CUANDO UN BOSQUE SE QUEMA

 



Cada verano tenemos esos inputs informativos que tienden a caracterizar en demasía nuestra inmersión protocolaria en la estación del calor sofocante y sus consecuencias. Y siempre, en paralelo, reaparecen las desgracias de este tiempo que sabe más a destrucción y desidia que a otra cosa. El cambio climático es, desde el inicio de su exposición pública, una variante esencial que no ha calado en importancia ni en las políticas públicas ni en nuestras propias conciencias. Eso sí, conformamos un coro de plañideras incuestionable cuando vemos las imágenes devastadoras de nuestros bosques y montes. Una realidad que nos persigue desde hace demasiadas décadas con aquellos carteles que nos avisaban que cuando un bosque se quema algo tuyo lo hace. A pesar de tantos avisos a día de hoy, como mucho nos paraliza unas horas delante del televisor para no volver la vista atrás. Una dicotomía errónea que vuelve a separar esos dos países que conforman lo urbano y lo rural. Ya lo dijo Svante Arrhenius, el padre de la medición del aumento de la temperatura, "el clima está cambiando, nosotros también deberíamos."
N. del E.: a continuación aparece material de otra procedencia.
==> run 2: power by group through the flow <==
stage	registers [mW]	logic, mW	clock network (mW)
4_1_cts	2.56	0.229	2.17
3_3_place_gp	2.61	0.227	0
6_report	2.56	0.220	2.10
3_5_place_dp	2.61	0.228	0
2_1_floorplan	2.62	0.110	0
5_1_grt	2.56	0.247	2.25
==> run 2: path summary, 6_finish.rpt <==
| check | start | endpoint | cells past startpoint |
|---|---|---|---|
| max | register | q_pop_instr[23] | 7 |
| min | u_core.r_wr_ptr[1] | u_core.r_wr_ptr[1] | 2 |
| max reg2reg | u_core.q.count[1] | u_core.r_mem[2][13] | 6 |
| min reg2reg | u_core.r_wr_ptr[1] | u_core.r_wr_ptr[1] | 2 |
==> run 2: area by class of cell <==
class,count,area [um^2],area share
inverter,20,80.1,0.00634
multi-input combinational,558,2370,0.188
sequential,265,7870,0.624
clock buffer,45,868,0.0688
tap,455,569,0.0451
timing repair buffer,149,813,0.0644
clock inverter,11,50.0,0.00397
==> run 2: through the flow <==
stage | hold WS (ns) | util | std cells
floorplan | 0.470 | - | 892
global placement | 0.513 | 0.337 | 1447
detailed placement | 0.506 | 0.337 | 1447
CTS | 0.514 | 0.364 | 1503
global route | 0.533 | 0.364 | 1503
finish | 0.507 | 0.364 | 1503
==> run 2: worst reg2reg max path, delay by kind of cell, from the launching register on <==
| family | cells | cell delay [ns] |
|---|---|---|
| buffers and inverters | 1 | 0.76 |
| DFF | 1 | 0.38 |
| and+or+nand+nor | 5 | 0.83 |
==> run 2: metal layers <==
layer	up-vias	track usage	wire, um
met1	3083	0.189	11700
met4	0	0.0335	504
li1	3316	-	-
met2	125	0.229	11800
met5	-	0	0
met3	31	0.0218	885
===== config.mk =====
export PLATFORM = sky130hd
export DESIGN_NAME = ray_dispatch_scheduler
export DESIGN_NICKNAME = d
export VERILOG_FILES = /design/src/rtl/ray_dispatch_scheduler.sv
export SDC_FILE = /design/constraint.sdc
export NUM_CORES = 1
export LEC_CHECK = 0
export ABC_CLOCK_PERIOD_IN_PS = 7200
export CORE_AREA = 2 2 273 275
export CTS_CLUSTER_SIZE = 40
export DETAILED_ROUTE_END_ITERATION = 6
export DIE_AREA = 0 0 275 277
export PLACE_DENSITY = 0.52
export SETUP_SLACK_MARGIN = 0.05
export SLEW_MARGIN = 20
export SYNTH_ARGS = -nofsm -noshare
export SYNTH_HDL_FRONTEND = slang
export SYNTH_SLANG_ARGS = --single-unit
export TNS_END_PERCENT = 20

===== constraint.sdc =====
create_clock -name clk -period 7.2 [get_ports clk]
set_input_delay 1.08 -clock clk [delete_from_list [all_inputs] [get_ports clk]]
set_output_delay 1.08 -clock clk [all_outputs]
set_load 0.02 [all_outputs]
**src/rtl/gather8x4.sv**
```systemverilog
// Gathers eight 4-bit words into a parallel frame with valid/ready on both sides.
// Optional early-flush with PAD fill is compiled in when GATHER8X4_FLUSH_EN is defined.
module gather8x4 #(
  parameter logic [3:0] PAD = 4'hF
) (
  input  logic       CLK,
  input  logic       ASYNCRESETN,
  input  logic [3:0] in_data,
  input  logic       in_valid,
  output logic       in_ready,
  output logic [3:0] O0,
  output logic [3:0] O1,
  output logic [3:0] O2,
  output logic [3:0] O3,
  output logic [3:0] O4,
  output logic [3:0] O5,
  output logic [3:0] O6,
  output logic [3:0] O7,
  output logic       out_valid,
`ifdef GATHER8X4_FLUSH_EN
  input  logic       flush,
`endif
  input  logic       out_ready
);

  typedef enum logic {FILL, HOLD} state_t;

  state_t     state_q, state_d;
  logic [2:0] cnt_q, cnt_d;
  logic [3:0] slot_q [8];
  logic [3:0] slot_d [8];
  logic       in_xfer, out_xfer;

  assign out_valid = (state_q == HOLD);
  assign in_ready  = (state_q == FILL) | out_ready;
  assign in_xfer   = in_valid & in_ready;
  assign out_xfer  = out_valid & out_ready;

  assign O0 = slot_q[0];
  assign O1 = slot_q[1];
  assign O2 = slot_q[2];
  assign O3 = slot_q[3];
  assign O4 = slot_q[4];
  assign O5 = slot_q[5];
  assign O6 = slot_q[6];
  assign O7 = slot_q[7];

  always_comb begin
    state_d = state_q;
    cnt_d   = cnt_q;
    slot_d  = slot_q;
    case (state_q)
      FILL: begin
        if (in_xfer) begin
          slot_d[cnt_q] = in_data;
          cnt_d         = cnt_q + 3'd1;
          if (cnt_q == 3'd7) state_d = HOLD;
        end
`ifdef GATHER8X4_FLUSH_EN
        // Flush sees the post-transfer count; an eighth-word edge already completed.
        if (flush && (state_d == FILL) && (cnt_d != 3'd0)) begin
          for (int unsigned i = 0; i < 8; i++) begin
            if (3'(i) >= cnt_d) slot_d[i] = PAD;
          end
          cnt_d   = 3'd0;
          state_d = HOLD;
        end
`endif
      end
      HOLD: begin
        if (out_xfer) begin
          state_d = FILL;
          cnt_d   = 3'd0;
          if (in_xfer) begin
            slot_d[0] = in_data;
            cnt_d     = 3'd1;
          end
        end
      end
      default: state_d = FILL;
    endcase
  end

  always_ff @(posedge CLK or negedge ASYNCRESETN) begin
    if (!ASYNCRESETN) begin
      state_q <= FILL;
      cnt_q   <= '0;
      for (int unsigned i = 0; i < 8; i++) slot_q[i] <= '0;
    end else begin
      state_q <= state_d;
      cnt_q   <= cnt_d;
      for (int unsigned i = 0; i < 8; i++) slot_q[i] <= slot_d[i];
    end
  end

endmodule

```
Más de un siglo después, reconozcamos que todos los cambios que hemos realizado en nuestro vivir diario siguen pernoctando en el cortoplacismo marcado por nuestros propios pies y, aunque lo digamos con la boca bien pequeña, ya apañarán los que vengan después. Si las tropelías del destino más reciente podían haber evidenciado un interesante cambio de ciclo, la realidad sigue confrontada con ese egoísmo tan nuestro de seguir apoltronados a nuestras costumbres de sofá y levantar el dedo como mucho para pedir una cervecita fresca. Todo ello para seguir mirándonos el ombligo cuando los desaires de la pobre fortuna aprietan en nuestra propia puerta.

Es cierto que todos recordamos las características olas de calor, los incendios cerca de nuestro lugar de vacaciones, los vertidos en las playas que queremos disfrutar, las tormentas que en minutos acaban con cosechas y trabajo… pero en lugar de asentir con el capirote de la indiferencia, sería una oportunidad para realizar una lectura amplia y comprender cómo hemos llegado hasta aquí. A pesar de todas las recomendaciones que saben más a repetición molesta que a soluciones diarias, la gestión de todo lo público sigue a los relinchos de ese imperio industrial que sabe demasiado a producción descontrolada que a estrategias que regresen al respeto de aquello que sigue manteniéndonos con vida. Y como el verano nos da la oportunidad de un poco más de tiempo libre, intentan apaciguarnos de todo lo que vuelven a ver nuestros ojos con el temor ya fehaciente a un invierno próximo lleno de posibles restricciones de la base energética de nuestra vida cotidiana. Eso sí, no precisamente por el deterioro medioambiental, que sigue en los latiguillos de los mensajes públicos. Una vez más la macroeconomía y sus debilidades sigue siendo el caballo de Troya para rearmar los mismos modos y formas que nos siguen llevando en volandas hacia una sociedad que sabe más de destruirse que de forjar una vida que acicale con sororidad a nuestra única madre tierra.